RECORD EXTRACTS →

------

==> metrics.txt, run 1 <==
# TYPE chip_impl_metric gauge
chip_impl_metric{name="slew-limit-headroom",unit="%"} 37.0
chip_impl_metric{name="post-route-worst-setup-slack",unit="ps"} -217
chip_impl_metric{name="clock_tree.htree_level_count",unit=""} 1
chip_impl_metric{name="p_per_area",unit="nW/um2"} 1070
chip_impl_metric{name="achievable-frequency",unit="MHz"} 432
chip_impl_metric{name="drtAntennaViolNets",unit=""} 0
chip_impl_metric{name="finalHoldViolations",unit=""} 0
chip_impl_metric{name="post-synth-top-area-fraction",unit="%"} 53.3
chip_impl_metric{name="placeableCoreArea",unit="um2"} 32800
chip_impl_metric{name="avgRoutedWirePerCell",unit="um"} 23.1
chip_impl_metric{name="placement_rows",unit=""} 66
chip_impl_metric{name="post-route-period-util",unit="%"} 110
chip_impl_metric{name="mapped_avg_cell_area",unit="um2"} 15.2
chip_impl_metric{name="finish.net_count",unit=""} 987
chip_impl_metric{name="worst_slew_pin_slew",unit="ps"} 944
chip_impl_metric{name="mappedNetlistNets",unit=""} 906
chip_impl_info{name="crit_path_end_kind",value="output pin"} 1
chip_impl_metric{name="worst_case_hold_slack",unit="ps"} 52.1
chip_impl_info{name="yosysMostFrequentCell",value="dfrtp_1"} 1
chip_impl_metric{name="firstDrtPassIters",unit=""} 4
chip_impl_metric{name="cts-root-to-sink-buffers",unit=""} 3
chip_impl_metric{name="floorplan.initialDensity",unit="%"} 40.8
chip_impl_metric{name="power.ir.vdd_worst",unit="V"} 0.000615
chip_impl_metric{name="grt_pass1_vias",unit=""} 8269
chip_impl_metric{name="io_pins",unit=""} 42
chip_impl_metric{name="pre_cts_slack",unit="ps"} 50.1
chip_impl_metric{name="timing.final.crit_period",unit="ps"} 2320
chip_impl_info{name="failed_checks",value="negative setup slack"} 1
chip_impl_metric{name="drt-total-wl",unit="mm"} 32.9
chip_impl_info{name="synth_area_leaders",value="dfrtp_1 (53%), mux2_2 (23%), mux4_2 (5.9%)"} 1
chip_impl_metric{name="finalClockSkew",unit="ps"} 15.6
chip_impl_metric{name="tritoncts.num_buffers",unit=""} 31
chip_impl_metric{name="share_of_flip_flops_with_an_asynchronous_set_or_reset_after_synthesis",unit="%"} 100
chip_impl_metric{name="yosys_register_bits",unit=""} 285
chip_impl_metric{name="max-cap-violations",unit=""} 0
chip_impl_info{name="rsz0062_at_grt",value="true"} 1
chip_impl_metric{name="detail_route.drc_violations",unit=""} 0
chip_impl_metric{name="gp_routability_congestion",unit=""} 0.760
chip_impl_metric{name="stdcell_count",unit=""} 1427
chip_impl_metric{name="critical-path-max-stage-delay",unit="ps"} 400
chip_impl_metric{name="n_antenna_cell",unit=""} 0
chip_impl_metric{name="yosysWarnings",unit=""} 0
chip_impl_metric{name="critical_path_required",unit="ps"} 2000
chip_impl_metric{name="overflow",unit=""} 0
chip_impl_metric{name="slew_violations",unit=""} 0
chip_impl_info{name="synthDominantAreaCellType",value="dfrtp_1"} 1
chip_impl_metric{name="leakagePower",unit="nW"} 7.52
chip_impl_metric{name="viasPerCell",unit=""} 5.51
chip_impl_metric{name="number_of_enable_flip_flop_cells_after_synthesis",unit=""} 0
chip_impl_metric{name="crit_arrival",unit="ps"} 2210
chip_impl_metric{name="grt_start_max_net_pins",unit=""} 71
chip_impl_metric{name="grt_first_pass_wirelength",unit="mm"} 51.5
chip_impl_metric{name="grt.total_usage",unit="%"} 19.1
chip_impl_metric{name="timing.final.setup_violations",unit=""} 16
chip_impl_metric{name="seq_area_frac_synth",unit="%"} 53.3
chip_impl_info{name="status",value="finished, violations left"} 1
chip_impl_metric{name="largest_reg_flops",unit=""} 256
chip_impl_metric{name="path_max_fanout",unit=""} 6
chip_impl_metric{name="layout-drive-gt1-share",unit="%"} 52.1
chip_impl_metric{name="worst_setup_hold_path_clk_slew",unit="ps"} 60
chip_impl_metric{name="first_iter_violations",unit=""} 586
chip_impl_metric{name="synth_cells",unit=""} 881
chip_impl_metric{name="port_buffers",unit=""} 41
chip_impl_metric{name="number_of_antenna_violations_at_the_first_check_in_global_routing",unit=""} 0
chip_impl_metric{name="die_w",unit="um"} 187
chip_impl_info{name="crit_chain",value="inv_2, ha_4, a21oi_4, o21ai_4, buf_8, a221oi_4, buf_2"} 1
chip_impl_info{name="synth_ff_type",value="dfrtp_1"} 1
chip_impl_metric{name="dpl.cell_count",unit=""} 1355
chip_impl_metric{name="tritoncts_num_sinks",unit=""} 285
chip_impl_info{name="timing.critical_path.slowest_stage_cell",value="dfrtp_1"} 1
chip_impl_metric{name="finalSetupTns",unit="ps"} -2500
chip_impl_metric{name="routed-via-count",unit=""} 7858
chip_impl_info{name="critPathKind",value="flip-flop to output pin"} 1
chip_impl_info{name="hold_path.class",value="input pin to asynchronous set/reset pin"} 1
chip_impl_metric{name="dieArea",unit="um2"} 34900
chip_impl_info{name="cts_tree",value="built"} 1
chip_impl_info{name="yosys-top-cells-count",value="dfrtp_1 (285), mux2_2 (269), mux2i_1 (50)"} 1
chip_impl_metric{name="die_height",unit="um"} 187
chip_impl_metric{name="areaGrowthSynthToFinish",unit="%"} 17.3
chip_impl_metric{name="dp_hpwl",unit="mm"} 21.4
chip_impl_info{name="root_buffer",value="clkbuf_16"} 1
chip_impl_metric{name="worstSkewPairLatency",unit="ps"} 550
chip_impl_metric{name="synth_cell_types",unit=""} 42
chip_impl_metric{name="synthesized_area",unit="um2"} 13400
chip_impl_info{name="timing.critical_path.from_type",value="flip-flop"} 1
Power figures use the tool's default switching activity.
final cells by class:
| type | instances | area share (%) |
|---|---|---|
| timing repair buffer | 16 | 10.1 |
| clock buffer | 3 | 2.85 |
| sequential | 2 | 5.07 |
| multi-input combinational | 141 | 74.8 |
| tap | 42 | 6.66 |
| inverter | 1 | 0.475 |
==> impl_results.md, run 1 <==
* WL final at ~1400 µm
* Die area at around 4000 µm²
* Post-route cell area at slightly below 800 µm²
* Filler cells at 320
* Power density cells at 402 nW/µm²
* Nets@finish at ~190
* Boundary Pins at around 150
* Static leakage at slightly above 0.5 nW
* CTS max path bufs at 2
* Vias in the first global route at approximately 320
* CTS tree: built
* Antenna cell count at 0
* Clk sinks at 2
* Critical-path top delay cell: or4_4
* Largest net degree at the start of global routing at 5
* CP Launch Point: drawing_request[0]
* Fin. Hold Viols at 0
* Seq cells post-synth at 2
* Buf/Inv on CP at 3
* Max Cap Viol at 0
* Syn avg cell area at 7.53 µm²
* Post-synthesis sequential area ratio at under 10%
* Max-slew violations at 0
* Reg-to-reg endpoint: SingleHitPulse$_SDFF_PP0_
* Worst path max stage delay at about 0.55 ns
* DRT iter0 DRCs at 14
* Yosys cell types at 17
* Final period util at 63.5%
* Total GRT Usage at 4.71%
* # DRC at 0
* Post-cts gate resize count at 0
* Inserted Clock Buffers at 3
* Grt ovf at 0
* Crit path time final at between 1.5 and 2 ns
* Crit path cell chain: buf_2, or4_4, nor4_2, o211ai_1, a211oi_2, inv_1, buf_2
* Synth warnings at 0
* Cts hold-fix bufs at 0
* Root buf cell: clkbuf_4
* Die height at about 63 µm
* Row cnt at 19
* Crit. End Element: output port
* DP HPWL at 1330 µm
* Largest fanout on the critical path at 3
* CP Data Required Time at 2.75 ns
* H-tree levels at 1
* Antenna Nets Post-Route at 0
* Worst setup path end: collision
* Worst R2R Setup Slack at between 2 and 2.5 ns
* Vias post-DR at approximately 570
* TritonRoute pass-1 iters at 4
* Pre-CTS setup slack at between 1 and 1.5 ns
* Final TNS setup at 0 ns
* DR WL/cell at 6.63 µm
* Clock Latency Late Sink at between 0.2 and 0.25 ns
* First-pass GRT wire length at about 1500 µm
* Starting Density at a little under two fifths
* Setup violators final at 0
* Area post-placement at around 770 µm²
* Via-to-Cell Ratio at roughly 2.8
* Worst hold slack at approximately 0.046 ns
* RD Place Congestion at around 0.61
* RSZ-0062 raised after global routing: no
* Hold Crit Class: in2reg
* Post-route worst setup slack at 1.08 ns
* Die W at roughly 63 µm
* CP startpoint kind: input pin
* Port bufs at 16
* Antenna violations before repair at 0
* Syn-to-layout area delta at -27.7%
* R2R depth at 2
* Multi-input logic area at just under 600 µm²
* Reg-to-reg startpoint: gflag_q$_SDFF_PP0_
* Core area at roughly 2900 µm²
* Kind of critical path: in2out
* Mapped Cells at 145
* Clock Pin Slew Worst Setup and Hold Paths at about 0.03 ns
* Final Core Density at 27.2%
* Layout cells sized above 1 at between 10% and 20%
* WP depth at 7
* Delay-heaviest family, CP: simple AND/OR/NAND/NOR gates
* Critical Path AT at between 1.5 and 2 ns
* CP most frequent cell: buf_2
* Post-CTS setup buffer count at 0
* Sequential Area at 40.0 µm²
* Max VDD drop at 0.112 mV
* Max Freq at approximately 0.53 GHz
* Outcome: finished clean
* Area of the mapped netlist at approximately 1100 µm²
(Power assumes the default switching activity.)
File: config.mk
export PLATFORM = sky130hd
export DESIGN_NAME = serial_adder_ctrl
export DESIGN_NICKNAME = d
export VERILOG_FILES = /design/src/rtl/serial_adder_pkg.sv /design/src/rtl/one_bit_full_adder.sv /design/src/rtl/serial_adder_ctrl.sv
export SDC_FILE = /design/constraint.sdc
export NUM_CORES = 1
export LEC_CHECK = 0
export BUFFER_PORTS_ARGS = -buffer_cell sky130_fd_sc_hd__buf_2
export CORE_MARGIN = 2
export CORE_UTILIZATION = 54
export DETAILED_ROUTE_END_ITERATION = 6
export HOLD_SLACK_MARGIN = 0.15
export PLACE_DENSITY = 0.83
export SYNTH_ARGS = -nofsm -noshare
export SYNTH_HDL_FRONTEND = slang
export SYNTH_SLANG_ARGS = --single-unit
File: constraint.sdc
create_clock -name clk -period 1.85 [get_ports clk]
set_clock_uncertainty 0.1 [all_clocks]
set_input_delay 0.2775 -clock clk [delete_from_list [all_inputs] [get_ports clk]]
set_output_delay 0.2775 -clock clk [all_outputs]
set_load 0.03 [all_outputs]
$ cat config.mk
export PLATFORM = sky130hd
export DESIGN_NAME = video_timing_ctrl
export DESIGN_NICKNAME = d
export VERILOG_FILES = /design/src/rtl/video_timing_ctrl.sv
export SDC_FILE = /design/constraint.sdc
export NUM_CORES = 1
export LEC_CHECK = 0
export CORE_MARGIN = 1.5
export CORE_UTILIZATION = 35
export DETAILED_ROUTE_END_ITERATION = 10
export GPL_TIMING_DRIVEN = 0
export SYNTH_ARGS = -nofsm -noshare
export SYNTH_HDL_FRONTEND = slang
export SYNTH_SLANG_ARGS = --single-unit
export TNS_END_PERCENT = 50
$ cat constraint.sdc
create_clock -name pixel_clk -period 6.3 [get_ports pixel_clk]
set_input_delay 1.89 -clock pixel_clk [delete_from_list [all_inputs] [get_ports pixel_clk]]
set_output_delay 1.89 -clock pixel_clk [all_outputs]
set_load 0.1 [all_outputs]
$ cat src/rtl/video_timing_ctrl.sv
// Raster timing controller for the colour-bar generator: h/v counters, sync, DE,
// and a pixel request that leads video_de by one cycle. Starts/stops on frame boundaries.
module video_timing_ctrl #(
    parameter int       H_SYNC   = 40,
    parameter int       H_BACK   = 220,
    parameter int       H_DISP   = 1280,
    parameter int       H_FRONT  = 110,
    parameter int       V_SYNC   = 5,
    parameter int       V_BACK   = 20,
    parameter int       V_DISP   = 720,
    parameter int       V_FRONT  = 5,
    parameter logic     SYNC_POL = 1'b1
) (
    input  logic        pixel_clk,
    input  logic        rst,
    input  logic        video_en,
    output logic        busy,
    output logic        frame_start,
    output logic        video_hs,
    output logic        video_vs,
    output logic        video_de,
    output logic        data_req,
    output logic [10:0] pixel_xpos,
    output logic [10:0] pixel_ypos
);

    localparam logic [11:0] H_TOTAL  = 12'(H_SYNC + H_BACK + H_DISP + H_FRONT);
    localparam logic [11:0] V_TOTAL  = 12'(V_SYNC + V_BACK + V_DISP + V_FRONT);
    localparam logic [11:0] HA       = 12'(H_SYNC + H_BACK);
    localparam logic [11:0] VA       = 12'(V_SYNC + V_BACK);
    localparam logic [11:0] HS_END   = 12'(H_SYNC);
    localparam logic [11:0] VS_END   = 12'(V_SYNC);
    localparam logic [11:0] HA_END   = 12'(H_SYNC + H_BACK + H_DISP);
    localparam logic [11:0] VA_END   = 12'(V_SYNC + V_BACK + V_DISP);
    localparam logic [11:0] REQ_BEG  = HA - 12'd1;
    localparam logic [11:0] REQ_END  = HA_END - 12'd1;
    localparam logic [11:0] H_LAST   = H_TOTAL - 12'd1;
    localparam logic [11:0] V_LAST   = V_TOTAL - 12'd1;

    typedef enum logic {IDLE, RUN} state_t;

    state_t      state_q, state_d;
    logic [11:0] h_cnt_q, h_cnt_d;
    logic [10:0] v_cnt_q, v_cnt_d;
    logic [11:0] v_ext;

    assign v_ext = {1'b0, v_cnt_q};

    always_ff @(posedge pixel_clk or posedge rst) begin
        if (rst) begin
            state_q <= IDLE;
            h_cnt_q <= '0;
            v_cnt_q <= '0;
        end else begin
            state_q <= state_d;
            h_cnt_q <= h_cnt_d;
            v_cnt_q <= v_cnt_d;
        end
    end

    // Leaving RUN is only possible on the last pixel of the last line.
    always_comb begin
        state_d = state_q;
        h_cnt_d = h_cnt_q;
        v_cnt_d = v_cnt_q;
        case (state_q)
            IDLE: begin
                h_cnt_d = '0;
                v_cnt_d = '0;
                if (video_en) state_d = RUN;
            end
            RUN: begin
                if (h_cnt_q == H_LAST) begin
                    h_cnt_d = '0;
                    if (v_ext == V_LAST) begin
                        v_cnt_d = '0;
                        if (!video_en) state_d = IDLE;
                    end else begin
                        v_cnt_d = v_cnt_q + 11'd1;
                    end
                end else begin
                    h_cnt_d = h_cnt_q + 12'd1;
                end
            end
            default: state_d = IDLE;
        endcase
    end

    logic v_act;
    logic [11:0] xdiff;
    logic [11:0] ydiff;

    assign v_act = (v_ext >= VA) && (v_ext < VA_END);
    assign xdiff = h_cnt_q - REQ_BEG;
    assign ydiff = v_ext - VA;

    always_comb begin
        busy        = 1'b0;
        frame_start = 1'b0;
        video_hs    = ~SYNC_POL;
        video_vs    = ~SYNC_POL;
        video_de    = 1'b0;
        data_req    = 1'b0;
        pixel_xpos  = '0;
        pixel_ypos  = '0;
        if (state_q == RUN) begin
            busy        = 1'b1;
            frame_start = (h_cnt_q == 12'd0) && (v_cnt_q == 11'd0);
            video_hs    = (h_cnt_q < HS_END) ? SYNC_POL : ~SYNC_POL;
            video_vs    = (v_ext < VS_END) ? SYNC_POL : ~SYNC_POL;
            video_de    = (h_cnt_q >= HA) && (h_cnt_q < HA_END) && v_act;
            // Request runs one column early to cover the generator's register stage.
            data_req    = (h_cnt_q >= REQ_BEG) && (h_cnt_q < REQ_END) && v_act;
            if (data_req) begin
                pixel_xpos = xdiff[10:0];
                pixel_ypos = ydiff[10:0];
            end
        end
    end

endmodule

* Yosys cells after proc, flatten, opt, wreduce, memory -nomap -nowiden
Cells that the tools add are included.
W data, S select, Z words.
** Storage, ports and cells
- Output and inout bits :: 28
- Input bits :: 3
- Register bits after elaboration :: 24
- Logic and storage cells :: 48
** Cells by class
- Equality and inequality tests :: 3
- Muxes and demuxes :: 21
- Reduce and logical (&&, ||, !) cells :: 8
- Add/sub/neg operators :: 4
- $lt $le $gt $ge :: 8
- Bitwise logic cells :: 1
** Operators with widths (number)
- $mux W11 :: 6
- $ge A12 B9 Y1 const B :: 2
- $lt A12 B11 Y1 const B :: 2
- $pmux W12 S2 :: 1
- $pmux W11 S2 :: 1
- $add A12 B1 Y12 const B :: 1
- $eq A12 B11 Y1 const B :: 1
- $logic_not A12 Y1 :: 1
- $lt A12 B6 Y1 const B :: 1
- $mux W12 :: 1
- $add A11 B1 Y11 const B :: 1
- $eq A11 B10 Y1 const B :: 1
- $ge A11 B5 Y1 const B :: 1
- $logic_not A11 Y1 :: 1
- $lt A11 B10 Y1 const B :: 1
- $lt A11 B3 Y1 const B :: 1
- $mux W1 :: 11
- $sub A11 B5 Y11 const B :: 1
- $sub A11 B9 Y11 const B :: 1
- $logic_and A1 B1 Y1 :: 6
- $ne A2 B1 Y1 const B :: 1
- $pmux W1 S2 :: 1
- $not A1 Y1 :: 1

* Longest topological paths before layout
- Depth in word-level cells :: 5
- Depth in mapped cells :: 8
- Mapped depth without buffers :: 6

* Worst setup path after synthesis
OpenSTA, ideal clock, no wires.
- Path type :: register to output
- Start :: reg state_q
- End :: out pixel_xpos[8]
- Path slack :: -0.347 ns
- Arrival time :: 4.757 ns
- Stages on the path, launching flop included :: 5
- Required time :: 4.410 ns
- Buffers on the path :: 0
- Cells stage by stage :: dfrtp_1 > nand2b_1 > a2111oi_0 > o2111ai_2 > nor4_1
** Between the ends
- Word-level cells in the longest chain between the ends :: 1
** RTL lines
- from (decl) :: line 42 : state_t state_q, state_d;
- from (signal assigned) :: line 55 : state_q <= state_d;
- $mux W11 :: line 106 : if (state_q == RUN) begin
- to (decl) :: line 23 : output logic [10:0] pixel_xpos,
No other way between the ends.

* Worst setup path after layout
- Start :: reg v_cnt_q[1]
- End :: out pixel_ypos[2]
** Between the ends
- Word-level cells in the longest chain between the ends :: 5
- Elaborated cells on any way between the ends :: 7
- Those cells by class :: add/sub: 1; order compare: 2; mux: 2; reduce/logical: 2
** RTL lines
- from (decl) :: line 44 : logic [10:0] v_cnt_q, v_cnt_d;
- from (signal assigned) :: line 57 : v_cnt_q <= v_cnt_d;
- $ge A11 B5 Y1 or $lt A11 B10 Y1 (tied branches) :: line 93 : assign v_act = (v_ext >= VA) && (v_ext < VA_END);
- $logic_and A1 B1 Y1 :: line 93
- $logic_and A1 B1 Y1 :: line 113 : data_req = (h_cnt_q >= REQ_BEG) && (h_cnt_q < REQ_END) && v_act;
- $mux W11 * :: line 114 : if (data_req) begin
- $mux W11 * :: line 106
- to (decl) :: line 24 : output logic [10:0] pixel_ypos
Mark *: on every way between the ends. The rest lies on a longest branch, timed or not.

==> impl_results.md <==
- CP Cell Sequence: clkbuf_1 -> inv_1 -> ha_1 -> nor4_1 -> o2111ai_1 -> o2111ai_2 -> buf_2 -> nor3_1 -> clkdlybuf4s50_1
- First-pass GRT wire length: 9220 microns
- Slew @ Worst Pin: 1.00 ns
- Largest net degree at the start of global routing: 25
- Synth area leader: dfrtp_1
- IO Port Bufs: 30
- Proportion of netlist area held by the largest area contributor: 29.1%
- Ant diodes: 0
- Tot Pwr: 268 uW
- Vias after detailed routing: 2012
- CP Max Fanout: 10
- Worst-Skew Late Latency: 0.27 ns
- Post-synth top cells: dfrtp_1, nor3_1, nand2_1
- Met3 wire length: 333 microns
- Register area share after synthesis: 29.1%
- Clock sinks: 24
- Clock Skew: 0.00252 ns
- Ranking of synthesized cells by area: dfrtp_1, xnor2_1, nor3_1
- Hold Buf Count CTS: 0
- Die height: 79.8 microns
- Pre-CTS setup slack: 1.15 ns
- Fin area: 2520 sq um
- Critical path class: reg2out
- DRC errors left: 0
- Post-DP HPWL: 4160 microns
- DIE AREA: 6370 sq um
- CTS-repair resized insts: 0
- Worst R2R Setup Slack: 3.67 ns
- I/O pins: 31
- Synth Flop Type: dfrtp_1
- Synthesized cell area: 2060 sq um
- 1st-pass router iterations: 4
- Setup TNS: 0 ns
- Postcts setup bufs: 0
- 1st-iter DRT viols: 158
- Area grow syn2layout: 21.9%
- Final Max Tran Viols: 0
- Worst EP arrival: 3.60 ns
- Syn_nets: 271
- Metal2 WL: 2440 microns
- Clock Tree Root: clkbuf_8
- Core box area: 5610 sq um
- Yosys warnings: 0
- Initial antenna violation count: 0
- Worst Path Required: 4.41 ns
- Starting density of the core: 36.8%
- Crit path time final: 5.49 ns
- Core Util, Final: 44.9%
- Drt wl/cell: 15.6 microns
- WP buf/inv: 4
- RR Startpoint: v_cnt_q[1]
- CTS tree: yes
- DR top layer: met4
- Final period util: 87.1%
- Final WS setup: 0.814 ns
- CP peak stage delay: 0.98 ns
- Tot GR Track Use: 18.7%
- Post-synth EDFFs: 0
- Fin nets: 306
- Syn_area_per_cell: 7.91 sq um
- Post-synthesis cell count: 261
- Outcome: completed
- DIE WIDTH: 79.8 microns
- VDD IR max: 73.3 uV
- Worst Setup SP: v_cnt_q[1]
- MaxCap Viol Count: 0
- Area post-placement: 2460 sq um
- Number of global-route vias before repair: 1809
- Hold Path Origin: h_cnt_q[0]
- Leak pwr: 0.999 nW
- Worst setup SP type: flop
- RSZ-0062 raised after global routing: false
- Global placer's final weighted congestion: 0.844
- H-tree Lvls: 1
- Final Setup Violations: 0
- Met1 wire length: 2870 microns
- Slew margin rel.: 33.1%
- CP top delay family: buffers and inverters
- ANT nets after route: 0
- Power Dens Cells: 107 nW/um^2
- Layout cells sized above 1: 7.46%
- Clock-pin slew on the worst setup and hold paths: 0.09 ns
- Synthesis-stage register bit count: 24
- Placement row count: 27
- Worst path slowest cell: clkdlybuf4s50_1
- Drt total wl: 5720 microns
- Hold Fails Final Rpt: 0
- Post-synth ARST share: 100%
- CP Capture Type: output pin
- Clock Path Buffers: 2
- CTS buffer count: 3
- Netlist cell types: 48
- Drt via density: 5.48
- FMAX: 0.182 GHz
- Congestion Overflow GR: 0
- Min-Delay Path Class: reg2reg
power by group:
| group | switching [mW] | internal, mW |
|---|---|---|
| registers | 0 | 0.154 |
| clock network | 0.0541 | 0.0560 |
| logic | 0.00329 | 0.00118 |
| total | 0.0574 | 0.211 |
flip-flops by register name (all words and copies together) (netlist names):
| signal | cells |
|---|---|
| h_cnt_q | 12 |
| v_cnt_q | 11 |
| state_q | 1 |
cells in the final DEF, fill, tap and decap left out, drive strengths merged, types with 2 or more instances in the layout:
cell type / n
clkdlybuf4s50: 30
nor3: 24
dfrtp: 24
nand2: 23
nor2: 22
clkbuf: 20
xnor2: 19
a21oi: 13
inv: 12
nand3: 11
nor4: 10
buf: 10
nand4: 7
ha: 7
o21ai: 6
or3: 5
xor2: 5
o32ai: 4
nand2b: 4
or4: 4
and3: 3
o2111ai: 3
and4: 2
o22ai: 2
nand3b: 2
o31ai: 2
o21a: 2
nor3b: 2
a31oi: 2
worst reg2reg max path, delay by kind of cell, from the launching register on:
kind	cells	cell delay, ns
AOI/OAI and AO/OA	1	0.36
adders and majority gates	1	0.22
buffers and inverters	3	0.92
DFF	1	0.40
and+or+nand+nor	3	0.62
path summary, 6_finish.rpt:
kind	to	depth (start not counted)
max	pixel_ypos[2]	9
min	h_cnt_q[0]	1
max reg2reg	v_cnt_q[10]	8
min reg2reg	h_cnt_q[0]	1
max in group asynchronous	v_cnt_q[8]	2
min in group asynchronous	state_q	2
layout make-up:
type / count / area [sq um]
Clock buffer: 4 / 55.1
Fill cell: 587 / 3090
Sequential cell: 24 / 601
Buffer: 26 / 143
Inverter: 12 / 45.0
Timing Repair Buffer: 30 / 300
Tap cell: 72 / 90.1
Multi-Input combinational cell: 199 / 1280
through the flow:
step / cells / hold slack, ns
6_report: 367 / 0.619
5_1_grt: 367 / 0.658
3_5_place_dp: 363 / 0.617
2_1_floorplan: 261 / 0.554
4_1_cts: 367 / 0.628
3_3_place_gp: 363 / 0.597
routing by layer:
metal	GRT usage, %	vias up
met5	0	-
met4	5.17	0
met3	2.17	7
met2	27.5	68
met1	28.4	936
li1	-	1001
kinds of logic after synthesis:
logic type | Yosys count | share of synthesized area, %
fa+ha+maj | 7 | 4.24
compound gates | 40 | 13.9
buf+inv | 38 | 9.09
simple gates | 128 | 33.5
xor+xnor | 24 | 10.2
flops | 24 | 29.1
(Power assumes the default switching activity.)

------

EXERCISE PROMPT →
Print, from the entries above, the line with "Outcome: finished clean", the line with "approximately 1100 µm²" and all lines between them, exactly and with nothing else.

PROBLEM SOLUTION →
* Outcome: finished clean
* Area of the mapped netlist at approximately 1100 µm²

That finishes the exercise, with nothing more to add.